Location
- Sudbrooke Road, Scothern Lincoln, Lincolnshire, LN2 2UZ England 53°16′53″N 0°26′57″W﻿ / ﻿53.2815°N 0.4492°W

Information
- Type: Academy
- Motto: Our Children will flourish as aspirational citizens who value themselves and respect others through Christian values.
- Religious affiliation: Church of England
- Established: 1989
- Department for Education URN: 138753 Tables
- Ofsted: Reports
- Head teacher: S. Scott
- Gender: Mixed
- Age: 4 to 11
- Enrolment: 265
- Houses: [Water], [Air], [Earth] and [Fire]
- Colours: Royal blue sweatshirts, white shirts and black/dark grey trousers/skirts.
- Website: https://www.ellisonboultersacademy.co.uk/

= Ellison Boulters Academy =

Ellison Boulters Church of England Primary Academy is situated in Scothern, Lincolnshire, England, on Sudbrooke Road. It has around 270 pupils, and accepts them mainly from the village of Scothern and the neighbouring villages of Langworth and Sudbrooke. Pupils are accepted from some distance outside this three-village catchment area for which it was built, as a result of which a place at the school for local children is not guaranteed.

==History==

The school was built in 1988/89 and opened in September 1989. The old Scothern and Langworth schools were closed by Lincolnshire County Council in July 1989 (two years after Scothern School's 150th anniversary) and the pupils transferred to the new school on Sudbrooke Road.

There was controversy over the siting of the new school in the mid-1980s, the villages of Scothern and Sudbrooke each claiming to be the most appropriate place for the school. After months of disagreement, lobbying and legal challenges, a crucial vote of Lincolnshire County Councillors in March 1986 settled the issue and it was decided to go ahead with the original proposals for the Scothern site.

===The formative years===
The new combined school opened in 1989 with Len Clarke as head teacher. He was succeeded in the position by Andy Craven.

===Oil blow out===
On Tuesday 3 May 1994 an oil blow out took place near Scothern, from the Welton oil field. The school was 200 m from the oil field, with children being sprayed with oil in the lunchtime. Candecca paid out compensation.

===Recent history===
In recent years, however, whilst other local schools such as William Farr School in Welton and those in Nettleham have improved their performance in the official Department for Children, Schools and Families (DCSF) league tables, Ellison Boulters has fallen back in its relative performance. After the departure of the heads referred to above and since the arrival of the current head Jenny Wheeldon, the school's position in the performance tables and its results have fallen dramatically. Its aggregate score in the 2006 DCSF tables (see external links below) had fallen to below that of around 25 (50 in 2007) other primary schools in the county, and its value added score put it in the bottom quarter. Results have continued to deteriorate between 2004 and 2007, as shown by the table below, and whilst schools in Lincolnshire have improved their aggregate performance each year, Ellison Boulters School has achieved a lower outcome in each successive year.
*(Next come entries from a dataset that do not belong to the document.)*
`src/rtl/eth_pkg.sv`:
```
// Shared Ethernet framing constants, framer state encoding and output beat type.
package eth_pkg;

  localparam int unsigned ETH_HDR_BYTES   = 14;
  localparam int unsigned ETH_FCS_BYTES   = 4;
  localparam int unsigned ETH_MIN_PAYLOAD = 46;
  localparam int unsigned PAY_CNT_W       = 11;
  localparam int unsigned IDX_W           = 4;
  localparam int unsigned HDR_W           = 8 * ETH_HDR_BYTES;

  localparam logic [31:0] CRC32_POLY_REFL = 32'hEDB8_8320;
  localparam logic [31:0] CRC32_INIT      = 32'hFFFF_FFFF;
  localparam logic [15:0] ETHERTYPE_IPV4  = 16'h0800;
  localparam logic [47:0] MAC_BCAST       = 48'hFFFF_FFFF_FFFF;
  localparam logic [47:0] MAC_SRC_DEFAULT = 48'h02_00_00_00_00_01;

  typedef enum logic [2:0] {
    ST_IDLE,
    ST_HDR,
    ST_PAYLOAD,
    ST_PAD,
    ST_FCS
  } eth_tx_state_e;

  typedef struct packed {
    logic [7:0] data;
    logic       last;
  } eth_beat_t;

  // Header byte idx counted from the first byte on the wire.
  function automatic logic [7:0] hdr_byte(input logic [HDR_W-1:0] hdr, input logic [IDX_W-1:0] idx);
    logic [HDR_W-1:0] sh;
    sh = hdr << {idx, 3'b000};
    return sh[HDR_W-1 -: 8];
  endfunction

endpackage

```
`src/rtl/eth_crc32_byte.sv`:
```
// Combinational one-byte step of the reflected CRC-32 (LSB of data first).
module eth_crc32_byte
  import eth_pkg::*;
(
  input  logic [31:0] crc_in,
  input  logic [7:0]  data,
  output logic [31:0] crc_out
);

  always_comb begin
    logic [31:0] c;
    c = crc_in;
    for (int i = 0; i < 8; i++) begin
      if (c[0] ^ data[i]) c = (c >> 1) ^ CRC32_POLY_REFL;
      else                c = c >> 1;
    end
    crc_out = c;
  end

endmodule

```
`src/rtl/eth_tx_framer.sv`:
```
// Ethernet II transmit framer: header insertion, payload pass-through,
// zero padding to the minimum payload and CRC-32 FCS append.
module eth_tx_framer
  import eth_pkg::*;
#(
  parameter logic [47:0] DST_MAC     = MAC_BCAST,
  parameter logic [47:0] SRC_MAC     = MAC_SRC_DEFAULT,
  parameter logic [15:0] ETHERTYPE   = ETHERTYPE_IPV4,
  parameter int unsigned MIN_PAYLOAD = ETH_MIN_PAYLOAD
) (
  input  logic       clk,
  input  logic       rst_n,
  input  logic [7:0] s_axis_tdata,
  input  logic       s_axis_tvalid,
  output logic       s_axis_tready,
  input  logic       s_axis_tlast,
  output logic [7:0] m_axis_tdata,
  output logic       m_axis_tvalid,
  input  logic       m_axis_tready,
  output logic       m_axis_tlast,
  output logic       busy
);

  localparam logic [HDR_W-1:0]     HDR      = {DST_MAC, SRC_MAC, ETHERTYPE};
  localparam logic [PAY_CNT_W-1:0] PAY_MAX  = '1;
  localparam logic [PAY_CNT_W-1:0] MIN_CNT  = PAY_CNT_W'(MIN_PAYLOAD);
  localparam logic [IDX_W-1:0]     HDR_LAST = IDX_W'(ETH_HDR_BYTES - 1);
  localparam logic [IDX_W-1:0]     FCS_LAST = IDX_W'(ETH_FCS_BYTES - 1);
  localparam logic [IDX_W-1:0]     FCS_DONE = IDX_W'(ETH_FCS_BYTES);

  eth_tx_state_e        state_q, state_d;
  logic [IDX_W-1:0]     idx_q, idx_d;
  logic [PAY_CNT_W-1:0] pay_cnt_q, pay_cnt_d;
  logic [31:0]          crc_q, crc_d;
  eth_beat_t            beat_q, beat_d;
  logic                 valid_q, valid_d;
  logic                 busy_q, busy_d;

  logic                 load_c;
  logic [7:0]           byte_c;
  logic [31:0]          crc_base_c;
  logic [31:0]          crc_next_c;
  logic [31:0]          fcs_c;
  logic [7:0]           fcs_byte_c;
  logic [PAY_CNT_W-1:0] pay_cnt_inc_c;

  assign load_c        = !valid_q || m_axis_tready;
  assign s_axis_tready = (state_q == ST_PAYLOAD) && load_c;

  assign m_axis_tdata  = beat_q.data;
  assign m_axis_tlast  = beat_q.last;
  assign m_axis_tvalid = valid_q;
  assign busy          = busy_q;

  assign pay_cnt_inc_c = (pay_cnt_q == PAY_MAX) ? pay_cnt_q : pay_cnt_q + 1'b1;
  assign fcs_c         = ~crc_q;
  assign fcs_byte_c    = fcs_c[{idx_q[1:0], 3'b000} +: 8];
  assign crc_base_c    = (state_q == ST_IDLE) ? CRC32_INIT : crc_q;

  // Byte that would be loaded into the output register this cycle.
  always_comb begin
    byte_c = 8'h00;
    case (state_q)
      ST_IDLE:    byte_c = hdr_byte(HDR, IDX_W'(0));
      ST_HDR:     byte_c = hdr_byte(HDR, idx_q);
      ST_PAYLOAD: byte_c = s_axis_tdata;
      default:    byte_c = 8'h00;
    endcase
  end

  eth_crc32_byte u_crc (
    .crc_in  (crc_base_c),
    .data    (byte_c),
    .crc_out (crc_next_c)
  );

  always_comb begin
    state_d   = state_q;
    idx_d     = idx_q;
    pay_cnt_d = pay_cnt_q;
    crc_d     = crc_q;
    beat_d    = beat_q;
    valid_d   = valid_q;
    busy_d    = busy_q;

    if (load_c) begin
      case (state_q)
        ST_IDLE: begin
          crc_d       = CRC32_INIT;
          valid_d     = 1'b0;
          beat_d.last = 1'b0;
          idx_d       = '0;
          pay_cnt_d   = '0;
          if (s_axis_tvalid) begin
            state_d = ST_HDR;
            beat_d  = '{data: byte_c, last: 1'b0};
            valid_d = 1'b1;
            crc_d   = crc_next_c;
            idx_d   = IDX_W'(1);
            busy_d  = 1'b1;
          end
        end
        ST_HDR: begin
          beat_d  = '{data: byte_c, last: 1'b0};
          valid_d = 1'b1;
          crc_d   = crc_next_c;
          if (idx_q == HDR_LAST) begin
            state_d = ST_PAYLOAD;
            idx_d   = '0;
          end else begin
            idx_d   = idx_q + 1'b1;
          end
        end
        ST_PAYLOAD: begin
          // An upstream bubble empties the output register instead of stalling it.
          if (s_axis_tvalid) begin
            beat_d    = '{data: byte_c, last: 1'b0};
            valid_d   = 1'b1;
            crc_d     = crc_next_c;
            pay_cnt_d = pay_cnt_inc_c;
            if (s_axis_tlast) state_d = (pay_cnt_inc_c < MIN_CNT) ? ST_PAD : ST_FCS;
          end else begin
            valid_d   = 1'b0;
          end
        end
        ST_PAD: begin
          beat_d    = '{data: 8'h00, last: 1'b0};
          valid_d   = 1'b1;
          crc_d     = crc_next_c;
          pay_cnt_d = pay_cnt_inc_c;
          if (pay_cnt_inc_c >= MIN_CNT) state_d = ST_FCS;
        end
        ST_FCS: begin
          if (idx_q == FCS_DONE) begin
            state_d     = ST_IDLE;
            valid_d     = 1'b0;
            beat_d.last = 1'b0;
            idx_d       = '0;
            busy_d      = 1'b0;
          end else begin
            beat_d  = '{data: fcs_byte_c, last: (idx_q == FCS_LAST)};
            valid_d = 1'b1;
            idx_d   = idx_q + 1'b1;
          end
        end
        default: state_d = ST_IDLE;
      endcase
    end
  end

  always_ff @(posedge clk or negedge rst_n) begin
    if (!rst_n) begin
      state_q   <= ST_IDLE;
      idx_q     <= '0;
      pay_cnt_q <= '0;
      crc_q     <= CRC32_INIT;
      beat_q    <= '0;
      valid_q   <= 1'b0;
      busy_q    <= 1'b0;
    end else begin
      state_q   <= state_d;
      idx_q     <= idx_d;
      pay_cnt_q <= pay_cnt_d;
      crc_q     <= crc_d;
      beat_q    <= beat_d;
      valid_q   <= valid_d;
      busy_q    <= busy_d;
    end
  end

endmodule

```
Until the change of policy introduced by the current head, almost all children moved from Ellison Boulters to the comprehensive William Farr School at age 11. The policy now is to encourage children to take the 11+ with a view to Grammar School entrance, normally Queen Elizabeth's Grammar School, Horncastle, though the 2009 league tables show that William Farr School still achieves better A-level results.

The school is now an academy, and is independent of local authority control.

== Ofsted inspection reports ==
The 2001 Ofsted inspection report rated the school as "excellent", commenting in its summary: "This is an excellent school that has many areas of strength and no significant weaknesses in any aspect of its work., The 2006 Ofsted inspection judged the overall effectiveness of the school "Grade 2 (Good)", and the report commented "... in some lessons, the work does not closely meet the needs of all learners, especially the most able. This explains why progress is generally good, rather than outstanding"

An interim assessment in 2009 reaffirmed this judgement, deferring a full inspection until 2011, when the inspectors judged the school to be outstanding.